22:33, 7 February 2022

Tesla logo on dealership in Milan, Italy
Tesla discloses nearly $2bn in Bitcoin assets - Photo: Shutterstock

Tesla (TSLA) reported the bitcoin it purchased last year gained 32.6%, despite impairment charges topping $100m, bringing the market value of its digital asset holdings to $1.99bn (£1.47bn). Additionally, Tesla disclosed it was issued a subpoena from the US Securities & Exchange Commission (SEC) regarding the social media disclosure agreement made in 2018.

The Austin, Texas-based EV automaker made the disclosures in its most recent 10-K filing with the SEC on Monday. Tesla stock closed Monday at $907.34 per share, down 1.73% from the $923.79 opening share price.

Tesla’s bitcoin purchases

On 8 February 2021, Tesla disclosed it had purchased $1.50bn in bitcoin, “as a payment for sales of certain of our products.” Bitcoin was quoted at $38,876.50 on 7 February 2021, according to Coindesk.

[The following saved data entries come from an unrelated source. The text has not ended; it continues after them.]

File: config.mk
export PLATFORM = sky130hd
export DESIGN_NAME = uart_irq_ident
export DESIGN_NICKNAME = d
export VERILOG_FILES = /design/src/common/uart_irq_pkg.sv /design/src/hw/uart_irq_ident.sv /design/src/hw/char_timeout_timer.sv
export VERILOG_INCLUDE_DIRS = /design/src /design/src/common
export SDC_FILE = /design/constraint.sdc
export NUM_CORES = 1
export LEC_CHECK = 0
export BUFFER_PORTS_ARGS = -buffer_cell sky130_fd_sc_hd__buf_2
export CORE_ASPECT_RATIO = 1.5
export CORE_MARGIN = 5
export CORE_UTILIZATION = 30
export CTS_BUF_LIST = sky130_fd_sc_hd__clkbuf_2 sky130_fd_sc_hd__clkbuf_4 sky130_fd_sc_hd__clkbuf_8
export DETAILED_ROUTE_END_ITERATION = 10
export SLEW_MARGIN = 20
export SYNTH_ARGS = -nofsm -noshare
export SYNTH_HDL_FRONTEND = slang
export SYNTH_HIERARCHICAL = 1
export SYNTH_SLANG_ARGS = --single-unit
File: constraint.sdc
create_clock -name clk_i -period 4 [get_ports clk_i]
set_input_delay 0.6 -clock clk_i [delete_from_list [all_inputs] [get_ports clk_i]]
set_output_delay 0.6 -clock clk_i [all_outputs]
set_load 0.05 [all_outputs]
File: src/common/uart_irq_defs.svh
`ifndef UART_IRQ_DEFS_SVH
`define UART_IRQ_DEFS_SVH

// ----------------------------------------
// Register port
// ----------------------------------------
`define ADDR_W 4
`define DATA_W 8
`define OFF_IDENT 4'h2
`define OFF_CTRL 4'h8
`define OFF_IER 4'h9
`define OFF_EVT_STAT 4'ha
`define OFF_EVT_MASK 4'hb
`define OFF_PEND 4'hc

// ----------------------------------------
// Field positions
// ----------------------------------------
`define CTRL_FIFO_EN 0
`define CTRL_TRIG_LO 6
`define CTRL_TRIG_HI 7
`define IER_RX 0
`define IER_TX 1
`define IER_LS 2
`define IER_MS 3
`define EVT_W 5
`define EVT_LS 0
`define EVT_RDA 1
`define EVT_TO 2
`define EVT_THRE 3
`define EVT_MS 4

// ----------------------------------------
// Reset values
// ----------------------------------------
`define CTRL_RST 8'h00
`define IER_RST 4'h0
`define EVT_RST 5'h00

// ----------------------------------------
// Identification codes
// ----------------------------------------
`define CODE_NONE 4'h1
`define CODE_LS 4'h6
`define CODE_RDA 4'h4
`define CODE_TO 4'hc
`define CODE_THRE 4'h2
`define CODE_MS 4'h0

// ----------------------------------------
// Receive trigger levels and timeout
// ----------------------------------------
`define TRIG_00 8'h01
`define TRIG_01 8'h04
`define TRIG_10 8'h08
`define TRIG_11 8'h0e
`define LEVEL_W_DEF 5
`define TIMEOUT_CHARS_DEF 4

`endif

File: src/common/uart_irq_pkg.sv
package uart_irq_pkg;

   // ----------------------------------------
   // Line status error flags
   // ----------------------------------------
   typedef struct packed {
      logic overrun;
      logic parity_error;
      logic framing_error;
      logic break_indication;
   } line_errs_t;

   // ----------------------------------------
   // Modem status change flags
   // ----------------------------------------
   typedef struct packed {
      logic clear_to_send_change;
      logic data_set_ready_change;
      logic ring_trailing_edge;
      logic carrier_detect_change;
   } modem_changes_t;

   // ----------------------------------------
   // Host accesses to neighbouring registers
   // ----------------------------------------
   typedef struct packed {
      logic line_status_read;
      logic modem_status_read;
      logic rx_buf_read;
      logic tx_buf_write;
   } host_access_t;

endpackage

File: src/hw/uart_irq_ident.sv
// Chosen here: strobed register access.
`timescale 1ns/1ps
`include "uart_irq_defs.svh"

// Function
// RL1 - Pending sources rank line status, then receive data or timeout, then transmit empty, then modem status.
// RL2 - An identification read takes one frozen snapshot and later changes show only after the read.
// RL3 - Identification bits 7 and 6 both copy the FIFO enable bit.
// RL4 - Bits 3 to 1 give the top pending source, with bit 3 forced low outside FIFO mode.
// RL5 - Bit 0 is low while anything is pending, so an idle low nibble reads 0001.
// RL6 - Any line error flag gives code 0110 at top level until the line status register is read.
// RL7 - Data ready, or in FIFO mode a level at the trigger, gives code 0100 until drained.
// RL8 - In FIFO mode a non-empty idle receive FIFO for four character times gives code 1100 until read.
// RL9 - An empty transmit buffer gives code 0010 until an identification read shows it or a buffer write.
// RL10 - Any modem change flag gives code 0000 at lowest level until the modem status register is read.
// RL11 - The host line asserts for transmit empty only while its enable bit is set.
// RL12 - The trigger field picks 1, 4, 8 or 14 bytes for the receive threshold.
// RL13 - The host line drops one clock after no enabled source is pending, or after the identification read that holds it ends.
module uart_irq_ident #(
   parameter int LEVEL_W = `LEVEL_W_DEF,
   parameter int TIMEOUT_CHARS = `TIMEOUT_CHARS_DEF
) (
   // Clock and reset
   input wire logic clk_i,
   input wire logic rst_n_i,
   // Register port
   input wire logic [`ADDR_W-1:0] addr_i,
   input wire logic [`DATA_W-1:0] wdata_i,
   input wire logic wr_i,
   input wire logic rd_i,
   output logic [`DATA_W-1:0] rdata_o,
   // Line and modem status flags
   input wire uart_irq_pkg::line_errs_t line_errs_i,
   input wire uart_irq_pkg::modem_changes_t modem_changes_i,
   input wire logic rx_ready_flag_i,
   input wire logic tx_empty_flag_i,
   // Receive FIFO
   input wire logic [LEVEL_W-1:0] rx_level_i,
   input wire logic rx_push_i,
   input wire logic char_tick_i,
   // Host accesses elsewhere
   input wire uart_irq_pkg::host_access_t host_access_i,
   // Interrupts
   output logic host_irq_line_o,
   output logic evt_irq_o
);

   // ----------------------------------------
   // Checks
   // ----------------------------------------
   if (LEVEL_W < 4 || LEVEL_W > 8) begin : g_bad_level
      $error("LEVEL_W must be 4 to 8");
   end

   if (TIMEOUT_CHARS < 1 || TIMEOUT_CHARS > 255) begin : g_bad_timeout
      $error("TIMEOUT_CHARS must be 1 to 255");
   end

   // ----------------------------------------
   // Register decode
   // ----------------------------------------
   wire logic rd_ident = rd_i && (addr_i == `OFF_IDENT);
   wire logic wr_ctrl = wr_i && (addr_i == `OFF_CTRL);
   wire logic wr_ier = wr_i && (addr_i == `OFF_IER);
   wire logic wr_stat = wr_i && (addr_i == `OFF_EVT_STAT);
   wire logic wr_mask = wr_i && (addr_i == `OFF_EVT_MASK);

   // ----------------------------------------
   // Control registers
   // ----------------------------------------
   logic [`DATA_W-1:0] ctrl_q;
   logic [`DATA_W-1:0] ctrl_d;
   logic [3:0] ier_q;
   logic [3:0] ier_d;
   logic [`EVT_W-1:0] mask_q;
   logic [`EVT_W-1:0] mask_d;

   assign ctrl_d = wr_ctrl ? wdata_i : ctrl_q;
   assign ier_d = wr_ier ? wdata_i[3:0] : ier_q;
   assign mask_d = wr_mask ? wdata_i[`EVT_W-1:0] : mask_q;

   always_ff @(posedge clk_i or negedge rst_n_i) begin
      if (!rst_n_i) begin
         ctrl_q <= `CTRL_RST;
         ier_q <= `IER_RST;
         mask_q <= `EVT_RST;
      end else begin
         ctrl_q <= ctrl_d;
         ier_q <= ier_d;
         mask_q <= mask_d;
      end
   end

   wire logic fifo_enable_bit = ctrl_q[`CTRL_FIFO_EN];
   wire logic [1:0] rx_trigger_field = ctrl_q[`CTRL_TRIG_HI:`CTRL_TRIG_LO];
   wire logic rx_avail_irq_enable = ier_q[`IER_RX];
   wire logic tx_empty_irq_enable = ier_q[`IER_TX];
   wire logic ls_irq_enable = ier_q[`IER_LS];
   wire logic ms_irq_enable = ier_q[`IER_MS];

   // ----------------------------------------
   // Receive trigger threshold
   // ----------------------------------------
   logic [7:0] trig_level;
   logic [7:0] rx_level_ext;

   assign trig_level = (rx_trigger_field == 2'b00) ? `TRIG_00 :
                       (rx_trigger_field == 2'b01) ? `TRIG_01 :
                       (rx_trigger_field == 2'b10) ? `TRIG_10 :
                       `TRIG_11; // see RL12
   assign rx_level_ext = 8'(rx_level_i);

   // ----------------------------------------
   // Edge history of incoming flags and the transmit empty enable bit
   // ----------------------------------------
   logic ls_any_q;
   logic ms_any_q;
   logic tx_flag_q;
   logic tx_en_q;

   wire logic ls_any = |line_errs_i;
   wire logic ms_any = |modem_changes_i;

   always_ff @(posedge clk_i or negedge rst_n_i) begin
      if (!rst_n_i) begin
         ls_any_q <= 1'b0;
         ms_any_q <= 1'b0;
         tx_flag_q <= 1'b0;
         tx_en_q <= 1'b0;
      end else begin
         ls_any_q <= ls_any;
         ms_any_q <= ms_any;
         tx_flag_q <= tx_empty_flag_i;
         tx_en_q <= tx_empty_irq_enable;
      end
   end

   // ----------------------------------------
   // Source conditions
   // ----------------------------------------
   logic ls_q;
   logic ls_d;
   logic ms_q;
   logic ms_d;
   logic thre_q;
   logic thre_d;
   logic timeout;
   logic rda;

   wire logic ls_set = ls_any && !ls_any_q;
   wire logic ms_set = ms_any && !ms_any_q;
   wire logic tx_rise = tx_empty_flag_i && !tx_flag_q;
   wire logic tx_en_rise = tx_empty_irq_enable && !tx_en_q && tx_empty_flag_i;
   wire logic thre_set = tx_rise || tx_en_rise;

   // ----------------------------------------
   // Source sets held over an identification read
   // ----------------------------------------
   logic [2:0] defer_q;
   logic [2:0] defer_d;
   logic [2:0] raw_set;
   logic [2:0] eff_set;

   assign raw_set = {thre_set, ms_set, ls_set};
   assign defer_d = rd_ident ? (raw_set | defer_q) : '0;
   assign eff_set = rd_ident ? '0 : (raw_set | defer_q); // see RL2

   // Set wins over a clear in the same cycle
   assign ls_d = eff_set[0] || (ls_q && !host_access_i.line_status_read); // see RL6
   assign ms_d = eff_set[1] || (ms_q && !host_access_i.modem_status_read); // see RL10

   assign rda = fifo_enable_bit ? (rx_level_ext >= trig_level) : rx_ready_flag_i; // see RL7

   char_timeout_timer #(
      .TIMEOUT_CHARS(TIMEOUT_CHARS)
   ) u_timeout (
      .clk_i(clk_i),
      .rst_n_i(rst_n_i),
      .enable_i(fifo_enable_bit),
      .nonempty_i(rx_level_i != '0),
      .activity_i(rx_push_i || host_access_i.rx_buf_read),
      .char_tick_i(char_tick_i),
      .clear_i(host_access_i.rx_buf_read),
      .timeout_o(timeout)
   ); // see RL8

   // ----------------------------------------
   // Enabled pending sources
   // ----------------------------------------
   logic [`EVT_W-1:0] pend;

   assign pend[`EVT_LS] = ls_q && ls_irq_enable;
   assign pend[`EVT_RDA] = rda && rx_avail_irq_enable;
   assign pend[`EVT_TO] = timeout && rx_avail_irq_enable;
   assign pend[`EVT_THRE] = thre_q && tx_empty_irq_enable; // see RL11
   assign pend[`EVT_MS] = ms_q && ms_irq_enable;

   wire logic any_pend = |pend;

   // ----------------------------------------
   // Priority and identification byte
   // ----------------------------------------
   logic [3:0] code;
   logic [3:0] code_vis;
   logic [`DATA_W-1:0] ident_byte;

   assign code = pend[`EVT_LS] ? `CODE_LS :
                 pend[`EVT_RDA] ? `CODE_RDA :
                 pend[`EVT_TO] ? `CODE_TO :
                 pend[`EVT_THRE] ? `CODE_THRE :
                 pend[`EVT_MS] ? `CODE_MS :
                 `CODE_NONE; // see RL1 see RL5
   assign code_vis = {code[3] && fifo_enable_bit, code[2:0]}; // see RL4
   assign ident_byte = {fifo_enable_bit, fifo_enable_bit, 2'b00, code_vis}; // see RL3

   // ----------------------------------------
   // Transmit empty condition
   // ----------------------------------------
   wire logic ident_shows_thre = rd_ident && (code == `CODE_THRE);
   wire logic thre_clr = ident_shows_thre || host_access_i.tx_buf_write;

   assign thre_d = eff_set[2] || (thre_q && !thre_clr); // see RL9

   always_ff @(posedge clk_i or negedge rst_n_i) begin
      if (!rst_n_i) begin
         ls_q <= 1'b0;
         ms_q <= 1'b0;
         thre_q <= 1'b0;
         defer_q <= '0;
      end else begin
         ls_q <= ls_d;
         ms_q <= ms_d;
         thre_q <= thre_d;
         defer_q <= defer_d;
      end
   end

   // ----------------------------------------
   // Host interrupt line
   // ----------------------------------------
   logic host_irq_d;

   // Held through an identification read
   assign host_irq_d = rd_ident ? host_irq_line_o : any_pend; // see RL2 see RL13

   always_ff @(posedge clk_i or negedge rst_n_i) begin
      if (!rst_n_i) begin
         host_irq_line_o <= 1'b0;
      end else begin
         host_irq_line_o <= host_irq_d;
      end
   end

   // ----------------------------------------
   // Sticky event status
   // ----------------------------------------
   logic [`EVT_W-1:0] pend_q;
   logic [`EVT_W-1:0] stat_q;
   logic [`EVT_W-1:0] stat_d;
   logic [`EVT_W-1:0] stat_clr;
   logic evt_irq_d;
   logic [`EVT_W-1:0] evt_set;

   // Per event bit, set wins over a write-one clear
   for (genvar b = 0; b < `EVT_W; b++) begin : g_evt
      assign evt_set[b] = pend[b] && !pend_q[b];
      assign stat_clr[b] = wr_stat && wdata_i[b];
      assign stat_d[b] = evt_set[b] || (stat_q[b] && !stat_clr[b]);
   end

   assign evt_irq_d = |(stat_d & mask_d);

   always_ff @(posedge clk_i or negedge rst_n_i) begin
      if (!rst_n_i) begin
         pend_q <= `EVT_RST;
         stat_q <= `EVT_RST;
         evt_irq_o <= 1'b0;
      end else begin
         pend_q <= pend;
         stat_q <= stat_d;
         evt_irq_o <= evt_irq_d;
      end
   end

   // ----------------------------------------
   // Read data
   // ----------------------------------------
   logic [`DATA_W-1:0] rd_sel;
   logic [`DATA_W-1:0] rdata_d;

   // Snapshot of the identification byte taken in the read cycle
   always_comb begin
      rd_sel = 8'h00;
      if (addr_i == `OFF_IDENT) begin
         rd_sel = ident_byte; // see RL2
      end else if (addr_i == `OFF_CTRL) begin
         rd_sel = ctrl_q;
      end else if (addr_i == `OFF_IER) begin
         rd_sel = {4'h0, ier_q};
      end else if (addr_i == `OFF_EVT_STAT) begin
         rd_sel = {3'h0, stat_q};
      end else if (addr_i == `OFF_EVT_MASK) begin
         rd_sel = {3'h0, mask_q};
      end else if (addr_i == `OFF_PEND) begin
         rd_sel = {3'h0, pend};
      end
   end
   assign rdata_d = rd_i ? rd_sel : 8'h00;

   always_ff @(posedge clk_i or negedge rst_n_i) begin
      if (!rst_n_i) begin
         rdata_o <= 8'h00;
      end else begin
         rdata_o <= rdata_d;
      end
   end

endmodule // uart_irq_ident

File: src/hw/char_timeout_timer.sv
`timescale 1ns/1ps

module char_timeout_timer #(
   parameter int TIMEOUT_CHARS = 4
) (
   // Clock and reset
   input wire logic clk_i,
   input wire logic rst_n_i,
   // Receive FIFO view
   input wire logic enable_i,
   input wire logic nonempty_i,
   input wire logic activity_i,
   input wire logic char_tick_i,
   input wire logic clear_i,
   // Result
   output logic timeout_o
);

   // ----------------------------------------
   // Checks
   // ----------------------------------------
   if (TIMEOUT_CHARS < 1 || TIMEOUT_CHARS > 255) begin : g_bad_chars
      $error("TIMEOUT_CHARS out of range");
   end

   localparam logic [7:0] LAST = 8'(TIMEOUT_CHARS - 1);

   // ----------------------------------------
   // Idle character counter
   // ----------------------------------------
   logic [7:0] cnt_q;
   logic [7:0] cnt_d;
   logic timeout_d;
   wire logic idle_run = enable_i && nonempty_i && !activity_i;
   wire logic expire = idle_run && char_tick_i && (cnt_q == LAST);

   assign cnt_d = !idle_run ? 8'h00 : (char_tick_i && cnt_q != LAST) ? cnt_q + 8'h01 : cnt_q;
   assign timeout_d = (expire || timeout_o) && !clear_i && enable_i; // see RL8

   always_ff @(posedge clk_i or negedge rst_n_i) begin
      if (!rst_n_i) begin
         cnt_q <= 8'h00;
         timeout_o <= 1'b0;
      end else begin
         cnt_q <= cnt_d;
         timeout_o <= timeout_d;
      end
   end

endmodule // char_timeout_timer

==> results of run 1 <==
==> cell type report <==
class                   instances  share of cell area
multi-input cells             172              0.3869
repair buffers                 47             0.07463
inverters                      21             0.02474
clock inverters                 3            0.008248
flip-flops and latches         56              0.4399
well taps                     112             0.04399
clock buffers                   5             0.02160
==> cell usage after synthesis, types with 2 or more instances <==
master,number,area share
and3b_1,2,0.0064
a21o_1,4,0.011
o22a_1,2,0.0064
dfrtp_1,56,0.51
mux2_2,14,0.057
xor2_1,2,0.0064
or4_1,2,0.0054
or3_1,4,0.0091
nor3_1,3,0.0054
o21a_1,3,0.0082
nor4_1,2,0.0045
a41oi_1,3,0.0095
a32oi_1,2,0.0064
o21ai_0,8,0.015
a21boi_0,2,0.0054
clkbuf_1,3,0.0041
nor3b_2,2,0.0091
nand2b_1,9,0.020
buf_6,2,0.0082
a211oi_1,3,0.0082
a31oi_1,2,0.0045
ha_1,5,0.023
nand3_1,3,0.0054
nor2_1,9,0.012
o22ai_1,8,0.018
nand4_1,3,0.0068
a211o_1,2,0.0064
inv_1,21,0.029
nor2b_1,3,0.0068
nand2_1,26,0.035
mux2i_1,6,0.022
a21oi_1,12,0.022
==> layer usage <==
layer,vias up,global-route usage,routed length [um]
li1,1021,-,-
met1,1040,0.1406,2560
met2,50,0.2252,3569
met3,9,0.02839,348
met4,0,0.04004,119
met5,-,0,0
==> state kept, by name, summed over array words and instances (netlist names) <==
name,count
ls_q,1
pend_q,5
u_timeout/cnt_q,8
evt_irq_o,1
ctrl_q,8
u_timeout/timeout_o,1
stat_q,5
ms_q,1
tx_flag_q,1
ier_q,4
ls_any_q,1
mask_q,5
rdata_o,8
tx_en_q,1
defer_q,3
ms_any_q,1
thre_q,1
host_irq_line_o,1
==> cell families (layout without fill, tap and decap cells) <==
kind of cell,after synthesis,in the layout,share of synthesized area
DFF,56,56,0.5079
muxes,21,21,0.08435
xor gates and xnor gates,2,2,0.006350
AOI/OAI and AO/OA,66,66,0.1687
buffers and inverters,28,76,0.04535
adders and majority gates,5,5,0.02268
and+or+nand+nor,78,78,0.1646
==> power groups by stage <==
stage	combinational [W]	clock (W)	sequential, W
global placement	0.000240	0	0.000685
floorplan	0.000143	0	0.000694
detailed placement	0.000246	0	0.000684
CTS	0.000246	0.000344	0.000673
global route	0.000270	0.000370	0.000681
finish	0.000242	0.000325	0.000671
==> critical path: stages (launching register included) <==
cell	delay, ps
dfrtp_1	440
nor2_1	120
ha_1	230
nand2b_1	140
a21oi_1	150
o211ai_1	200
a211o_1	310
a311oi_1	350
==> worst max path at each step <==
stage,start,endpoint,slack (ps),cells past startpoint
after global placement,addr_i[0],thre_q$_DFF_PN0_,1750,6
final,ctrl_q[7]$_DFFE_PN0P_,rdata_o[1]$_DFF_PN0_,1960,7
after floorplan,rx_level_i[0],rdata_o[1]$_DFF_PN0_,2080,7
after CTS,ctrl_q[7]$_DFFE_PN0P_,rdata_o[1]$_DFF_PN0_,1960,7
after detailed placement,addr_i[0],thre_q$_DFF_PN0_,1680,6
after global routing,ctrl_q[6]$_DFFE_PN0P_,rdata_o[1]$_DFF_PN0_,1800,7
==> per-stage QoR <==
stage	hold slack (ps)	cell area, sq um
after floorplan	304.4	2759
after global placement	386.6	3090
after detailed placement	389.0	3090
after CTS	275.8	3186
after global routing	315.9	3186
final	270.6	3186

Shortly thereafter, Tesla ceased taking Bitcoin as payment for cars, with Musk citing Bitcoin’s carbon footprint and its impact on the environment. Tesla subsequently sold some of its Bitcoin holdings in March, realising a $128m gain-on-sale.

As of 31 December, the carrying value of Tesla’s digital asset holdings was $1.26bn, while the fair market value was $1.99bn, Tesla reported. Bitcoin was quoted at $46,208.21, as of 31 December, according to Coindesk.

Tesla explained further that under its treatment of non-cash assets under the Accounting Standards Codification Rule 606, it accounts for gains realised at the time of sale of digital assets but declines in the value of assets held below the purchase price are recognised as impairment charges.

As of Monday at 4:00 p.m. EST, Bitcoin prices had declined 8.21% since 31 December to $42,414.08.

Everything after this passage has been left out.